Being a local government web manager with severely limited and diminishing resources I’m always looking for ways to save money and generally do things better. A recent report in the Grauniad about the UK government switching to open source software was obviously a real eye catcher.

It’s beginning to happen at work (a shire county) with FileZilla, Firefox and The GIMP appearing on our desktops, but we are wedded to MS Office and there have been no signs of it being replaced by open source alternatives. A move by the UK central government to Open/Libre Office would certainly get the attention of local government. Interesting.

I’ve used open source extensively on my personal computers for quite some time and even contribute a bit as a beta tester and documentation writer to a few projects in the spirit of contributing something back. Despite the leeching aspect of the cost cutting reasoning behind switching to open source, I was genuinely and pleasantly surprised to read this piece and immediately went in search of greater detail.

The Grauniad piece has many quotes but no source links (and roughly 750 comments of the “yay, stuff it to M$” and “open source is unreliable crap” variety). Not helpful if you want to know how the switch is to be achieved. Worryingly though there are no quotes supporting the headline about switching to open source software; the more accurate quote in the subhead concerns “plans to standardise on open formats” which is entirely different.

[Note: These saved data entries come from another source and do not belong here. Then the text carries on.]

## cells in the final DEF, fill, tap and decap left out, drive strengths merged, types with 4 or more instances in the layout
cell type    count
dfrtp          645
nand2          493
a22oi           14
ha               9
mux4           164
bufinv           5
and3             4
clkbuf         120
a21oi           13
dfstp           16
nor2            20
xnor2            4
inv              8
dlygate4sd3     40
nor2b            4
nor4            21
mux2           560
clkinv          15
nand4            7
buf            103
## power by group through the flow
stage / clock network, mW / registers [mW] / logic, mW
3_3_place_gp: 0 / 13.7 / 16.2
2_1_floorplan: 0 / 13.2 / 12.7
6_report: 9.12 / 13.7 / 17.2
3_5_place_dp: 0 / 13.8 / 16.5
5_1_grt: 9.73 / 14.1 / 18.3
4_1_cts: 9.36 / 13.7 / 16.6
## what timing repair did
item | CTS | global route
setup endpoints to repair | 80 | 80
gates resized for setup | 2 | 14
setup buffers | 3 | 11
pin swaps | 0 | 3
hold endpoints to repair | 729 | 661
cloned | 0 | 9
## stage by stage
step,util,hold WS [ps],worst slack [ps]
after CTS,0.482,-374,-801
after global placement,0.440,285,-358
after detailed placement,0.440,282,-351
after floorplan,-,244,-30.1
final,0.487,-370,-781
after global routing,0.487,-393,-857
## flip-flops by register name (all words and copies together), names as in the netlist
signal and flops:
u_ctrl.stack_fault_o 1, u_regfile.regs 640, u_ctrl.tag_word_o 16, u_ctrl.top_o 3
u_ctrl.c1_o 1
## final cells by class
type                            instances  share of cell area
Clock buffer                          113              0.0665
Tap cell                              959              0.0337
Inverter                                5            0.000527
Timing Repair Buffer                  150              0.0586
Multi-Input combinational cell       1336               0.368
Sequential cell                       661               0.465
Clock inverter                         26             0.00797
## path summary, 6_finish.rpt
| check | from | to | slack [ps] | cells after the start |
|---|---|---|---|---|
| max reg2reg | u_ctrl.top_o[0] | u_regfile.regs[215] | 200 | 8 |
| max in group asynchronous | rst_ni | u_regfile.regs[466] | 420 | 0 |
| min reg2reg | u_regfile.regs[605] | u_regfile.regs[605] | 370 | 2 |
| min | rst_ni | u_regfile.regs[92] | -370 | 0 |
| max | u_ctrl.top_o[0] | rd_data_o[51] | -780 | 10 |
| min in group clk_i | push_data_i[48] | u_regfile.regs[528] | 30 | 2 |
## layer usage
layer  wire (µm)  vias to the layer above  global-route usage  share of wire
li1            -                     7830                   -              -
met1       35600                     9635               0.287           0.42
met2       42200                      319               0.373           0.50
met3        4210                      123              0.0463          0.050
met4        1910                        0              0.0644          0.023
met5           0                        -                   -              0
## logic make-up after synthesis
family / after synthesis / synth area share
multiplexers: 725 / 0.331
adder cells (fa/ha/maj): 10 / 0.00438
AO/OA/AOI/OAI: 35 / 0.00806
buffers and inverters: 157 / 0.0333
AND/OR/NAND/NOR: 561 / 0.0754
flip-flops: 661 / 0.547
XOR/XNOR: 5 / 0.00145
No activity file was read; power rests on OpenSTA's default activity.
## config.mk

```make
export PLATFORM = sky130hd
export DESIGN_NAME = mem_selftest
export DESIGN_NICKNAME = d
export VERILOG_FILES = /design/src/rtl/memtest_pkg.sv /design/src/rtl/memtest_datapath.sv /design/src/rtl/memtest_control.sv /design/src/rtl/mem_selftest.sv
export SDC_FILE = /design/constraint.sdc
export NUM_CORES = 1
export LEC_CHECK = 0
export BUFFER_PORTS_ARGS = -buffer_cell sky130_fd_sc_hd__buf_4
export CORE_ASPECT_RATIO = 1.1
export CORE_MARGIN = 5
export CORE_UTILIZATION = 45
export DETAILED_ROUTE_END_ITERATION = 7
export PLACE_DENSITY_LB_ADDON = 0.12
export REMOVE_ABC_BUFFERS = 1
export SYNTH_ARGS = -nofsm -noshare
export SYNTH_HDL_FRONTEND = slang
export SYNTH_SLANG_ARGS = --single-unit
```

## constraint.sdc

```tcl
create_clock -name clk -period 2 [get_ports clk]
set_clock_uncertainty 0.1 [all_clocks]
set_input_delay 0.2 -clock clk [delete_from_list [all_inputs] [get_ports clk]]
set_output_delay 0.2 -clock clk [all_outputs]
set_load 0.05 [all_outputs]
```

## src/rtl/memtest_pkg.sv

```systemverilog
package memtest_pkg;
  typedef enum logic [3:0] {
    CODE_PASS   = 4'h0,
    CODE_WRITE  = 4'h2,
    CODE_VERIFY = 4'h3,
    CODE_FAIL   = 4'hE
  } statusCode_t;

  typedef enum logic [2:0] {
    PH_WRITE, PH_RDREQ, PH_RDWAIT, PH_PASS, PH_FAIL
  } phase_t;

  typedef struct packed {
    logic clrAddr;
    logic incAddr;
    logic loadSeed;
    logic stepGen;
  } dpCtrl_t;
endpackage

```

## src/rtl/memtest_datapath.sv

```systemverilog
module memtest_datapath
  import memtest_pkg::*;
#(
  parameter int DEPTH = 256,
  parameter int DATA_W = 16,
  parameter logic [DATA_W-1:0] SEED = 16'hACE1,
  parameter logic [DATA_W-1:0] POLY = 16'hB400,
  localparam int ADDR_W = (DEPTH > 1) ? $clog2(DEPTH) : 1
) (
  input  logic              clk,
  input  logic              rst,
  input  dpCtrl_t           ctrl,
  input  logic [DATA_W-1:0] rdData,
  output logic [ADDR_W-1:0] addr,
  output logic [DATA_W-1:0] genWord,
  output logic              isLast,
  output logic              match
);
  localparam logic [ADDR_W-1:0] LAST_ADDR = ADDR_W'(DEPTH - 1);

  logic [DATA_W-1:0] genNext;

  always_comb begin
    genNext = (genWord >> 1) ^ (genWord[0] ? POLY : '0);
  end

  always_ff @(posedge clk) begin
    if (rst) begin
      addr    <= '0;
      genWord <= SEED;
    end else begin
      if (ctrl.clrAddr)      addr <= '0;
      else if (ctrl.incAddr) addr <= addr + 1'b1;
      if (ctrl.loadSeed)     genWord <= SEED;
      else if (ctrl.stepGen) genWord <= genNext;
    end
  end

  assign isLast = (addr == LAST_ADDR);
  assign match  = (rdData == genWord);
endmodule

```

## src/rtl/memtest_control.sv

```systemverilog
module memtest_control
  import memtest_pkg::*;
(
  input  logic    clk,
  input  logic    rst,
  input  logic    accept,
  input  logic    rdValid,
  input  logic    isLast,
  input  logic    match,
  output dpCtrl_t ctrl,
  output logic    wrReq,
  output logic    rdReq,
  output logic [3:0] statusCode,
  output logic    doneFlag,
  output logic    errFlag
);
  phase_t phase, phaseNext;

  always_comb begin
    ctrl       = '0;
    wrReq      = 1'b0;
    rdReq      = 1'b0;
    phaseNext  = phase;
    statusCode = CODE_WRITE;
    doneFlag   = 1'b0;
    errFlag    = 1'b0;
    case (phase)
      PH_WRITE: begin
        wrReq = 1'b1;
        if (accept) begin
          ctrl.stepGen = 1'b1;
          if (isLast) begin
            ctrl.clrAddr  = 1'b1;
            ctrl.loadSeed = 1'b1;
            phaseNext     = PH_RDREQ;
          end else begin
            ctrl.incAddr = 1'b1;
          end
        end
      end
      PH_RDREQ: begin
        statusCode = CODE_VERIFY;
        rdReq      = 1'b1;
        if (accept) phaseNext = PH_RDWAIT;
      end
      PH_RDWAIT: begin
        statusCode = CODE_VERIFY;
        if (rdValid) begin
          if (!match)      phaseNext = PH_FAIL;
          else if (isLast) phaseNext = PH_PASS;
          else begin
            ctrl.incAddr = 1'b1;
            ctrl.stepGen = 1'b1;
            phaseNext    = PH_RDREQ;
          end
        end
      end
      PH_PASS: begin
        statusCode = CODE_PASS;
        doneFlag   = 1'b1;
      end
      default: begin
        statusCode = CODE_FAIL;
        doneFlag   = 1'b1;
        errFlag    = 1'b1;
      end
    endcase
  end

  always_ff @(posedge clk) begin
    if (rst) phase <= PH_WRITE;
    else     phase <= phaseNext;
  end
endmodule

```

## src/rtl/mem_selftest.sv

```systemverilog
module mem_selftest
  import memtest_pkg::*;
#(
  parameter int DEPTH = 256,
  parameter int DATA_W = 16,
  parameter logic [DATA_W-1:0] SEED = 16'hACE1,
  parameter logic [DATA_W-1:0] POLY = 16'hB400,
  localparam int ADDR_W = (DEPTH > 1) ? $clog2(DEPTH) : 1
) (
  input  logic              clk,
  input  logic              rst,
  output logic              memWr,
  output logic              memRd,
  output logic [ADDR_W-1:0] memAddr,
  output logic [DATA_W-1:0] memWrData,
  input  logic              memAccept,
  input  logic              memRdValid,
  input  logic [DATA_W-1:0] memRdData,
  output logic [3:0]        status,
  output logic              done,
  output logic              error
);
  dpCtrl_t ctrl;
  logic isLast, match;

  memtest_control u_ctrl (
    .clk(clk), .rst(rst), .accept(memAccept), .rdValid(memRdValid),
    .isLast(isLast), .match(match), .ctrl(ctrl), .wrReq(memWr),
    .rdReq(memRd), .statusCode(status), .doneFlag(done), .errFlag(error)
  );

  memtest_datapath #(.DEPTH(DEPTH), .DATA_W(DATA_W), .SEED(SEED), .POLY(POLY)) u_dp (
    .clk(clk), .rst(rst), .ctrl(ctrl), .rdData(memRdData),
    .addr(memAddr), .genWord(memWrData), .isLast(isLast), .match(match)
  );
endmodule

```

==> flow_metrics.env <==
export IMPL_yosysWarnings=0
export IMPL_leakage_nw=0.965
export IMPL_setup_viol=0
export IMPL_tightest_slew_ns=0.321
export IMPL_syn_avg_cell_area_um2=8.44
export IMPL_dieArea_um2=4880
export IMPL_critPathKind="register to register"
export IMPL_synthFlopType="dfxtp_1"
export IMPL_port_buffers=51
export IMPL_startpoint_type="register"
export IMPL_worstPathMaxFanout=5
export IMPL_via_count=1552
export IMPL_path_clk_slew_ns=0.14
export IMPL_cts_root_buf="clkbuf_4"
export IMPL_grt_pass1_wl_um=6620
export IMPL_gp_congestion=0.906
export IMPL_io_pins=52
export IMPL_clock_latency_ns=0.33
export IMPL_drt_wirelength_per_cell_um=14.0
export IMPL_synthArstFlopShare=0
export IMPL_die_w_um=67.1
export IMPL_hold_class="primary input to register"
export IMPL_synthesis_area_um2=1610
export IMPL_antenna_left=0
export IMPL_grt_setup_unrepaired="true"
export IMPL_status="complete, no violations"
export IMPL_htreeDepth=1
export IMPL_mostFrequentLayoutCells="buf_4, dfxtp_1, nor2_1, nand2_1, xor2_1"
export IMPL_grt_pass1_vias=1554
export IMPL_finalHoldViolCount=0
export IMPL_antenna_found_initial=0
export IMPL_period_share=0.975
export IMPL_die_y_um=72.8
export IMPL_nNetsFinal=275
export IMPL_num_rows=22
export IMPL_syn2layout_area_growth_pct=39.5
export IMPL_fillers=289
export IMPL_track_usage=0.173
export IMPL_cts_sinks=27
export IMPL_fin_hold_ws_ns=0.204
export IMPL_cts_buffer_depth=2
export IMPL_vdd_drop_max_mv=0.358
export IMPL_tns_ns=0
export IMPL_critPathArrivalTime_ns=2.08
export IMPL_seqCellArea_um2=549
export IMPL_drt_initial_drc_count=89
export IMPL_yosysSeqAreaShare=0.335
export IMPL_wl_um=4220
export IMPL_ys_ff_latch=27
export IMPL_synth_edf_count=0
export IMPL_drc=0
export IMPL_core_area_um2=3390
export IMPL_min_period_ns=1.95
export IMPL_final_layout_size_suffix_gt1_frac=0.462
export IMPL_cts_buffers=3
export IMPL_synth_distinct_cells=37
export IMPL_hpwl_um=3310
export IMPL_vias_per_cell=5.16
export IMPL_final_max_slew_viol_count=0
export IMPL_slew_headroom=0.784
export IMPL_maxCapViolCount=0
export IMPL_reg2reg_slack_ns=0.05
export IMPL_p_per_area_nw_per_um2=539
export IMPL_dr_pass1_iters=4
export IMPL_finalCoreUtilization=0.664
export IMPL_syn_inst=191
export IMPL_final_common_cell="buf_4"
export IMPL_grt_overflow=0
export IMPL_start_util=0.476
export IMPL_diodes=0
export IMPL_cts_tree="yes"
export IMPL_multi_input_area_um2=941
export IMPL_setup_worst_path_end_class="register"
export IMPL_fmax_ghz=0.513
export IMPL_grt_max_degree=21
export IMPL_cp_required_ns=2.13
==> src/rtl/regchain_node.sv <==
module regchain_node
  import regchain_pkg::*;
#(
  parameter int BASE  = 64,
  parameter int REGS  = 4,
  parameter int REG_W = 32
) (
  input  logic                   clk,
  input  logic                   rst_n,
  input  logic [ADDR_W-1:0]      bus_addr,
  input  logic [DATA_W-1:0]      bus_wdata,
  input  logic                   bus_rd,
  input  logic                   bus_wr,
  input  logic                   ack_in,
  input  logic [DATA_W-1:0]      rdata_in,
  output logic                   ack_out,
  output logic [DATA_W-1:0]      rdata_out,
  output logic [REGS*DATA_W-1:0] regs_out
);
  localparam int IDX_W = (REGS > 1) ? $clog2(REGS) : 1;
  localparam logic [ADDR_W-1:0] LO   = ADDR_W'(BASE);
  localparam logic [ADDR_W-1:0] NREG = ADDR_W'(REGS);
  localparam logic [DATA_W-1:0] MASK = (REG_W >= DATA_W) ? '1 : DATA_W'((64'd1 << REG_W) - 64'd1);

  logic [ADDR_W-1:0] off;
  logic              hit, stb, first, ack_q;
  logic [IDX_W-1:0]  idx;
  logic [DATA_W-1:0] rd_q, rd_n;
  logic [DATA_W-1:0] mem [REGS];

  assign off   = bus_addr - LO;
  assign hit   = (bus_addr >= LO) && (off < NREG);
  assign idx   = IDX_W'(off);
  assign stb   = bus_rd || bus_wr;
  assign first = stb && hit && !ack_q;

  always_comb begin
    rd_n = mem[idx];
  end

  always_ff @(posedge clk or negedge rst_n) begin
    if (!rst_n) begin
      ack_q <= 1'b0;
      rd_q  <= '0;
    end else begin
      ack_q <= stb && hit;
      if (first) rd_q <= rd_n;
    end
  end

  for (genvar k = 0; k < REGS; k++) begin : g_reg
    logic wen;
    assign wen = first && bus_wr && (idx == IDX_W'(k));
    always_ff @(posedge clk or negedge rst_n) begin
      if (!rst_n)   mem[k] <= '0;
      else if (wen) mem[k] <= bus_wdata & MASK;
    end
    assign regs_out[k*DATA_W +: DATA_W] = mem[k];
  end

  // distributed read selector stage
  assign ack_out   = ack_in || ack_q;
  assign rdata_out = ack_q ? rd_q : rdata_in;
endmodule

I’ve traced the source of all this to a speech by Francis Maude to Sprint14 at the end of January. Sure enough there is no mention of booting out MS for Open/Libre Office, rather a well-reasoned section about “Open standards for document formats” and even a specific statement that “It’s not about banning any one product”. All sensible stuff and really about making sure our documents can be read by anything, not locked in to one company. If we then choose to use MS Office because that’s the best value, fine.

The Grauniad should force whichever sub-ed came up with the “switching from MS Office” slanted headline to write his resignation in [open source] LATEX on [proprietary] Windows Notepad.

But what else did Maude say? Splat-the-Rat!

I read Maude’s entire speech before posting these comments and something else he covered in the “Exemplars” section was the drive to cut down on the plethora of government web sites. In my job I can sympathise with his “splat-the-rat” comment about sites popping up faster than you can decommission them. I saw an email yesterday which mentioned two more we’ve spawned; I’ve also had four conversations in the past two months about new sites and seen one launched in world record time promoting a local initiative. Infuriating if you are trying to fell trees so your users can see the wood.

With all the cuts in budgets you would expect the default position on new web sites, which are a continuing expenditure and demand staff time to maintain, would be to keep them to a minimum. Unless it fulfils one of three criteria it should never get off the ground.

  1. it allows 24/7 transactions for the consumer which are more convenient for them and cheaper for us
  2. it provides some vital information not easily discovered via Google*
  3. it pays for itself by supplying services users are prepared to pay for

So how did one of the sites I mentioned above get commissioned? Proudly displayed in the footer among the logos: “Funded by The Department for […]”. And where is the Df[…] website? The rat has been splatted and is to be found at www.gov.uk.

It happens too frequently. Some central government initiative sprays funding around and local government uses it to create what are effectively vanity publishing web sites. Scrutinise this Mr Osborne if you want to make some “efficiency savings”.

The phenomenon has to stop. Initiatives like sustainable transport, public health, recycling/waste reduction and consumer protection have the majority of their content in common, with some aspects which are local. For example, advice on measles is the same whether you are in Norwich or Northumberland; all that is local are the locations of pharmacies or medical centres. Why should every local health authority produce web pages giving the same advice? Can’t we all get our respective acts together to co-ordinate single resources on nationwide sites which include location aware components to display anything that might be specific to a locale.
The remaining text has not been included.